# Task
The answer must consist of each line below that contains the string "disable".

# Stored items
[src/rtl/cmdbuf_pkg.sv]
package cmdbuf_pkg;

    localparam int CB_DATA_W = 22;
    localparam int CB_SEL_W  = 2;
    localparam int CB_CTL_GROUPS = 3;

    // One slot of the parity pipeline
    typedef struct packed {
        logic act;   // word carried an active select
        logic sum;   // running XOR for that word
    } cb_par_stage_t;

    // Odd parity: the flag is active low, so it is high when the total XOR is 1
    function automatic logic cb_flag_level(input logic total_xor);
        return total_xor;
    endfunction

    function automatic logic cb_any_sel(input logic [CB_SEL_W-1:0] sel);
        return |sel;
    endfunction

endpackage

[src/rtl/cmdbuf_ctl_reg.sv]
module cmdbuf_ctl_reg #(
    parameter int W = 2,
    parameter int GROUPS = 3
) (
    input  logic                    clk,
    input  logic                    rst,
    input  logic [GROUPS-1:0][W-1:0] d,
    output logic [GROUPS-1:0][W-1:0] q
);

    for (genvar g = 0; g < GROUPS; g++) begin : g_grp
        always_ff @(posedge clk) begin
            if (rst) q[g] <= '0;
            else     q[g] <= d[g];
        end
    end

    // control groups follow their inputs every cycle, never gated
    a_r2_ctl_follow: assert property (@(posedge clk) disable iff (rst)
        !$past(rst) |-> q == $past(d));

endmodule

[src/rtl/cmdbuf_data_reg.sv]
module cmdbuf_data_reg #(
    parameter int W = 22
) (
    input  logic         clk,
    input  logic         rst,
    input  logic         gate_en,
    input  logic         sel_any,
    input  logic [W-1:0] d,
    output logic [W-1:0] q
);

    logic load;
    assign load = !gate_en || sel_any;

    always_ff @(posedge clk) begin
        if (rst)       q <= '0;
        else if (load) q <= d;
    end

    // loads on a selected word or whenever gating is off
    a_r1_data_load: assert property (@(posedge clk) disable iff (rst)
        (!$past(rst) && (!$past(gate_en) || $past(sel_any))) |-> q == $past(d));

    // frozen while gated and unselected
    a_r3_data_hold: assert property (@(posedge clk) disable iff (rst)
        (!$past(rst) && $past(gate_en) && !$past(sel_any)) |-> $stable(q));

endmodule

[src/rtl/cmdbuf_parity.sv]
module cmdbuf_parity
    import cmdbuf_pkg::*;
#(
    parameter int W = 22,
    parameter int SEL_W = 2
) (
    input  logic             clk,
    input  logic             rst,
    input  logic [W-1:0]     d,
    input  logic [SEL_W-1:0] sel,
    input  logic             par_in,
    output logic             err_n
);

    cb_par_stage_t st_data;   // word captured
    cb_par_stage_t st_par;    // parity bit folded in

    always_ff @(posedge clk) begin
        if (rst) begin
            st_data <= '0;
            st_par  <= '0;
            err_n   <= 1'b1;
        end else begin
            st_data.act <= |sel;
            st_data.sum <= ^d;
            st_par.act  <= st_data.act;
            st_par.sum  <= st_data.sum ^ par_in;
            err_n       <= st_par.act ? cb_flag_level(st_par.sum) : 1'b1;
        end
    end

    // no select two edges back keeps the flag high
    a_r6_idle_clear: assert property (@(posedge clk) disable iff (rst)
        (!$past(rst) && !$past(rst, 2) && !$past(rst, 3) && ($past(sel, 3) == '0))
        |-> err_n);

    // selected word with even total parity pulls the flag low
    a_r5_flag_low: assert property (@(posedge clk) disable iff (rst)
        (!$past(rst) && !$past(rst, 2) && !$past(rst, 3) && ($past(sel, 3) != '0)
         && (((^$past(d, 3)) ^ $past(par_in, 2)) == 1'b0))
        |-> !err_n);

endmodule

# Expected answer
    a_r2_ctl_follow: assert property (@(posedge clk) disable iff (rst)
    a_r1_data_load: assert property (@(posedge clk) disable iff (rst)
    a_r3_data_hold: assert property (@(posedge clk) disable iff (rst)
    a_r6_idle_clear: assert property (@(posedge clk) disable iff (rst)
    a_r5_flag_low: assert property (@(posedge clk) disable iff (rst)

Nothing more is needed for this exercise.